Ecology and behavior. Mirocastnia pyrrhopygoides smalli is diurnal and has been recorded around noon (11:00–12:30 hrs) between March and August in semi-cloud forest habitat over 900 masl in Panama ( Miller 1980, 1986). Gordon B. Small noted that adults of this taxon perched on dry branches in sunny spots, and that a female frequently visited epiphytic bromeliads on a Colpothrinax cookii Read, R.W. palm ( Arecaceae ) inferring that an epiphytic Bromeliaceae could serve as its host plant ( Miller 1980, 1986). The biology of this taxon was virtually unknown, but José Antonio Azofeifa (pers. comm.), a parataxonomist, who worked at InBio told one of us (B. Espinoza) that on November 08, 2010, he collected several larvae of a castniid from inside an epiphytic bromeliad that was 1m above ground level in the Tenorio Volcano National Park ( Fig. 9C View FIGURE 9 ). The bromeliad seems to be in the genus Werauhia J. R. Grant (Francisco Morales, pers. comm.). The larvae were raised under laboratory conditions by J. A. Azofeifa and life cycles were monitored; however, it appears that the recorded information on the larval instars was lost, along with the resulting adults. Figure 9A View FIGURE 9 shows an early instar larva with the typical creamy coloration exhibited by Castniini larvae ( Miller 1986). Each thoracic and abdominal segment has an irregular dorsal black horizontal line and two dorsolateral black spots; the last segment is almost black, the head is black, and the prothorax is orange ( Fig. 9A View FIGURE 9 ). Final instar larvae ( Fig. 9B View FIGURE 9 ) are larger, each thoracic and abdominal segment has four dorsolateral black spots and one small orange spot between the black ones, the head is black, and the prothorax is orange. One of the larvae entered the pre-pupal stage the day after it was collected (09-XI-2010), and it pupated after 39 days (18-XII-2010), the imago emerged after 120 days (09-III-2011) ( Fig. 9D View FIGURE 9 ) (Jose Antonio Azofeifa , pers. comm.). The pupa ( Fig. 9E View FIGURE 9 ) has the classical configuration of the Castniini ( Miller 1986) and resembles other castniid species ( Houlbert 1918; Miller 1986; Angulo & Olivares 1993; Sarto & Aguilar 2003; Penco 2011; Bénéluz & Gallard 2012; García-Díaz et al. 2022) in terms of shape and coloration.

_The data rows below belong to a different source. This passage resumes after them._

### src/hdl/conv_pkg.sv
`default_nettype none

package conv_pkg;

    // Layer geometry
    localparam int unsigned IFM_SIZE    = 8;
    localparam int unsigned KERNEL_SIZE = 3;
    localparam int unsigned NUM_FILTERS = 2;
    localparam int unsigned OFM_SIZE    = IFM_SIZE - KERNEL_SIZE + 1;
    localparam int unsigned KERNEL_TAPS = KERNEL_SIZE * KERNEL_SIZE;
    localparam int unsigned FIFO_SIZE   = (KERNEL_SIZE - 1) * IFM_SIZE + KERNEL_SIZE;
    localparam int unsigned MAC_LATENCY = 4;

    // Memory depths with the biases after all weights
    localparam int unsigned IFM_WORDS  = IFM_SIZE * IFM_SIZE;
    localparam int unsigned OFM_WORDS  = NUM_FILTERS * OFM_SIZE * OFM_SIZE;
    localparam int unsigned BIAS_BASE  = KERNEL_TAPS * NUM_FILTERS;
    localparam int unsigned COEF_WORDS = BIAS_BASE + NUM_FILTERS;

    localparam int unsigned IFM_ADDR_W  = $clog2(IFM_WORDS);
    localparam int unsigned OFM_ADDR_W  = $clog2(OFM_WORDS);
    localparam int unsigned COEF_ADDR_W = $clog2(COEF_WORDS);
    localparam int unsigned FILT_W      = $clog2(NUM_FILTERS);
    localparam int unsigned LOAD_CNT_W  = $clog2(KERNEL_TAPS + 1);  // Weights plus bias
    localparam int unsigned POS_W       = $clog2(IFM_SIZE);

    localparam int unsigned DATA_W = 8;
    localparam int unsigned ACC_W  = 20;

    typedef logic signed [DATA_W-1:0] pixel_t;
    typedef logic signed [ACC_W-1:0]  acc_t;

    typedef enum logic [1:0] {IDLE, LOAD_W, READ, DRAIN} ctrl_state_e;
    typedef enum logic {HAND_FREE, HAND_WAIT} handoff_state_e;

endpackage

`default_nettype wire

### src/hdl/line_buffer.sv
`timescale 1ns/10ps
`default_nettype none

module line_buffer
(
    input  logic                                           clk,
    input  logic                                           reset,
    input  logic                                           shift_en,
    input  conv_pkg::pixel_t                               pixel_in,
    output conv_pkg::pixel_t [conv_pkg::KERNEL_TAPS-1:0]   window
);

    // Index 0 holds the newest pixel
    conv_pkg::pixel_t [conv_pkg::FIFO_SIZE-1:0] chain;

    always_ff @(posedge clk or posedge reset)
    begin
        if (reset)
            chain <= '0;
        else if (shift_en)
            chain <= {chain[conv_pkg::FIFO_SIZE-2:0], pixel_in};
    end

    // Tap (i, j) lies (K-1-i) rows and (K-1-j) columns behind the newest pixel
    for (genvar i = 0; i < conv_pkg::KERNEL_SIZE; i++)
    begin : g_row
        for (genvar j = 0; j < conv_pkg::KERNEL_SIZE; j++)
        begin : g_col
            assign window[i*conv_pkg::KERNEL_SIZE + j] =
                chain[(conv_pkg::KERNEL_SIZE-1-i)*conv_pkg::IFM_SIZE + (conv_pkg::KERNEL_SIZE-1-j)];
        end
    end

endmodule

`default_nettype wire

### config.mk
export PLATFORM = sky130hd
export DESIGN_NAME = line_buffer
export DESIGN_NICKNAME = d
export VERILOG_FILES = /design/src/hdl/conv_pkg.sv /design/src/hdl/line_buffer.sv
export SDC_FILE = /design/constraint.sdc
export NUM_CORES = 1
export LEC_CHECK = 0
export BUFFER_PORTS_ARGS = -buffer_cell sky130_fd_sc_hd__buf_4
export CAP_MARGIN = 20
export CORE_ASPECT_RATIO = 0.7
export CORE_MARGIN = 4
export CORE_UTILIZATION = 40
export DETAILED_ROUTE_END_ITERATION = 6
export PLACE_DENSITY_LB_ADDON = 0.05
export SLEW_MARGIN = 5
export SYNTH_ARGS = -nofsm -noshare
export SYNTH_HDL_FRONTEND = slang
export SYNTH_SLANG_ARGS = --single-unit
### constraint.sdc
create_clock -name clk -period 8.1 [get_ports clk]
set_clock_uncertainty 0.2 [all_clocks]
set_input_delay 0.405 -clock clk [delete_from_list [all_inputs] [get_ports clk]]
set_output_delay 0.405 -clock clk [all_outputs]
set_load 0.01 [all_outputs]
# ---- Word-level counts from Yosys, hierarchy flattened
# Index checks and enable logic that the tools add are counted.
dict set report classes {
  add_sub_neg 0
  n_mul 0
  n_div 0
  order_cmp 0
  eq_ne 0
  shift 0
  n_mux 0
  bitwise 0
  n_reduce_logical 0
}
dict set report totals {
  register_bits 152
  latchBits 0
  mem_bits_rw 0
  rom_bits 0
  inputBits 11
  out_inout_bits 72
  n_memories 0
}

# ---- Longest topological paths before layout
# Gate-level depths: netlist of the first run.
dict set report logic_depth {
  ltp_word 0
  ltp_mapped 4
  mapped_depth_nobuf 1
}

# ---- Worst setup path after synthesis of the first run
# Ideal clock, no wire load.
dict set report synth_path {
  path_type {input-to-reg}
  start {input port shift_en}
  end {register chain[24] (netlist bit)}
  setup_time_ps 125
  t_arrival_ps 1104
  t_required_ps 7775
  path_slack_ps 6670
  path_stages 4
  path_buffers 3
  cell_sequence {buf_6 > buf_6 > buf_6 > mux2_4}
}
# element line
set synth_lines {}
lappend synth_lines {{from (decl)} line_buffer.sv:8} ;# input logic shift_en,
lappend synth_lines {{to (signal assigned)} line_buffer.sv:21} ;# chain <= {chain[conv_pkg::FIFO_SIZE-2:0], pixel_in};
lappend synth_lines {{to (decl)} line_buffer.sv:14} ;# conv_pkg::pixel_t [conv_pkg::FIFO_SIZE-1:0] chain;
# No word-level cell between the ends.

# ---- Worst setup path after layout of the first run
dict set report layout_path {
  start {input port shift_en}
  end {register chain (netlist bit window[24])}
}
# No word-level cell between the ends.

==> results.sh, run 1 <==
export IMPL_cts_tree="yes"
export IMPL_crit_type="primary input to flop"
export IMPL_viasPerCell=4.49
export IMPL_drive_above_1_share=0.630
export IMPL_first_pass_iters=4
export IMPL_hold_viol=0
export IMPL_gp_congestion=0.659
export IMPL_holdWs_ps=25.2
export IMPL_ctsHoldBuffers=1
export IMPL_finalCritPeriodShare=0.296
export IMPL_cts_sinks=152
export IMPL_holdCritPathClass="primary input to flop"
export IMPL_layout_min_cycle_time_ps=2400
export IMPL_status="finished, final reports clean"
export IMPL_port_buffers=82
export IMPL_worst_slack_ps=5700
export IMPL_grt_max_degree=93
export IMPL_nets=420
export IMPL_syn_to_final_growth_pct=13.0
export IMPL_finalSetupViolCount=0
export IMPL_grt_antenna_before_repair=0
export IMPL_crit_arrival_ps=2490
export IMPL_syn_nets=405
export IMPL_start_kind="primary input"
export IMPL_totalNegativeSetupSlack_ps=0
export IMPL_initial_core_util=0.413
export IMPL_slew_viol_final=0
export IMPL_peakVddDrop_uv=155
export IMPL_yosysSeqAreaShare=0.585
export IMPL_post_cts_resized=0
export IMPL_tightestPinTransition_ps=1010
export IMPL_synth_seq_cells=152
export IMPL_core_sq_um=15700
export IMPL_die_h_um=115
export IMPL_route_vias_total=2869
export IMPL_crit_path_end_kind="flop"
export IMPL_fillCellCount=1376
export IMPL_clk_latency_ps=400
export IMPL_maxSlewHeadroom=0.327
export IMPL_h_tree_depth=4
export IMPL_drt_iter0_drc=137
export IMPL_power_density_nw_per_um2=378
export IMPL_overflow=0
export IMPL_grt_pass1_vias=3103
export IMPL_cts_buffers_inserted=17
export IMPL_ioPinCount=83
export IMPL_grt_usage=0.109
export IMPL_wl_per_cell_um=14.6
export IMPL_synth_warnings=0
export IMPL_clock_path_buffers=2
export IMPL_drc=0
export IMPL_syn_inst=394
export IMPL_rsz0062_at_grt="false"
export IMPL_cts_setup_buffers=0
export IMPL_dpl_hpwl_um=5820
export IMPL_syn_area_sq_um=6510
export IMPL_post_place_ws_ps=5310
export IMPL_wl_um=9360
export IMPL_die_area_sq_um=18400
export IMPL_grt_pass1_wl_um=16000
export IMPL_cp_required_ps=8190
export IMPL_synthDistinctLibCells=7
export IMPL_fmax_mhz=416
export IMPL_maxCapViolCount=0
export IMPL_postRouteAntennaNets=0
export IMPL_critical_path_max_fanout=92
export IMPL_diodes=0
export IMPL_die_width_um=160
export IMPL_root_buffer="clkbuf_16"
export IMPL_p_leak_uw=0.00350
export IMPL_avgSynthCellArea_sq_um=16.5
export IMPL_rows=38
export IMPL_clk_pin_slew_worst_paths_ps=60
final timing paths:
kind	startpoint	end	slack, ps	cells past startpoint
worst max-delay path	shift_en	window[24]	5700	3
worst min register to register	chain[103]	chain[111]	300	1
worst max register to register	window[34]	window[26]	7060	1
min in group asynchronous	reset	window[67]	490	3
worst min-delay path	pixel_in[3]	window[67]	30	2
max in group asynchronous	reset	chain[125]	5850	4
registers in the layout (all words and copies together) (netlist names):
register,cells
chain,80
window,72
area by class of cell:
cell class / instances / area [sq um] / share of cell area
clock buffers: 21 / 460 / 0.0626
clock inverters: 8 / 148 / 0.0201
inverters: 1 / 8.76 / 0.00119
multi-input cells: 152 / 2010 / 0.274
flip-flops and latches: 152 / 3800 / 0.517
well taps: 220 / 275 / 0.0374
repair buffers: 85 / 647 / 0.0880
cells in the final DEF (no fill, tap or decap):
cell type and instances:
clkbuf_1 2, clkbuf_8 3, inv_6 1, buf_4 83, clkinv_4 2, dfrtp_1 152
clkbuf_16 17, clkinv_2 2, dlygate4sd3_1 1, bufinv_16 4, mux2_2 72, mux2_4 80
cell families after synthesis:
family / after synthesis / share of synthesized area
mux: 152 / 0.309
flops: 152 / 0.585
buf+inv: 90 / 0.106
routing by layer:
metal | share of wire | vias to the layer above | global-route usage
met5 | 0 | - | 0
met4 | 0.012 | 0 | 0.0481
met3 | 0.051 | 8 | 0.0389
met2 | 0.43 | 59 | 0.151
met1 | 0.51 | 1489 | 0.155
li1 | - | 1313 | -
critical path, stage by stage:
cell and delay, ps:
clkbuf_8 640, buf_4 860, mux2_2 420
through the flow:
step | area [sq um] | power [uW] | utilization | instances
2_1_floorplan | 6510 | 1860 | - | 394
3_3_place_gp | 6740 | 1980 | 0.428 | 609
3_5_place_dp | 6740 | 2000 | 0.428 | 609
4_1_cts | 7350 | 2830 | 0.467 | 639
5_1_grt | 7350 | 2940 | 0.467 | 639
6_report | 7350 | 2780 | 0.467 | 639
power breakdown:
part	internal [uW]	switching, uW
clock network	527	285
registers	1060	203
logic	478	222
total	2070	709
Yosys cell counts (all sizes together):
library cell	instances	share of area
buf	89	0.11
dfrtp	152	0.58
inv	1	0.00058
mux2	152	0.31
Power figures use the tool's default switching activity.
==> run 2: changes to the inputs <==
clock period = 2.1 ns   (was 8.1 ns; I/O delays follow)
==> run 2 against run 1 <==
Against the previous run: first-iteration DRC count is 19% lower; cell count is 2.7% higher; clock power grew to 3.7 times the previous value; die area stayed put; clock-buffer cell count is 1 lower; via count is 0.98% higher; critical path depth is 1 higher; non-clock buffer count is 17 higher; total power grew to 3.8 times the previous value; worst hold slack better by 11 ps; critical endpoint is now window[70]; highest routed layer unchanged.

Distribution and biogeography. This taxon appears to be endemic to Central America and most specimens known are from Panama ( Miller 1980); two specimens from Costa Rica are mentioned herein, one from Alajuela (Guatuso) and the other from Guanacaste (La Cruz). Based on both localities, we can infer that M. p. smalli might be distributed in southern Costa Rican localities over 900 meters above sea level. According to the biogeographic provinces of Morrone et al. (2022), those two localities are in the Guatuso-Talamanca province of the Pacific dominion in the Brazilian subregion.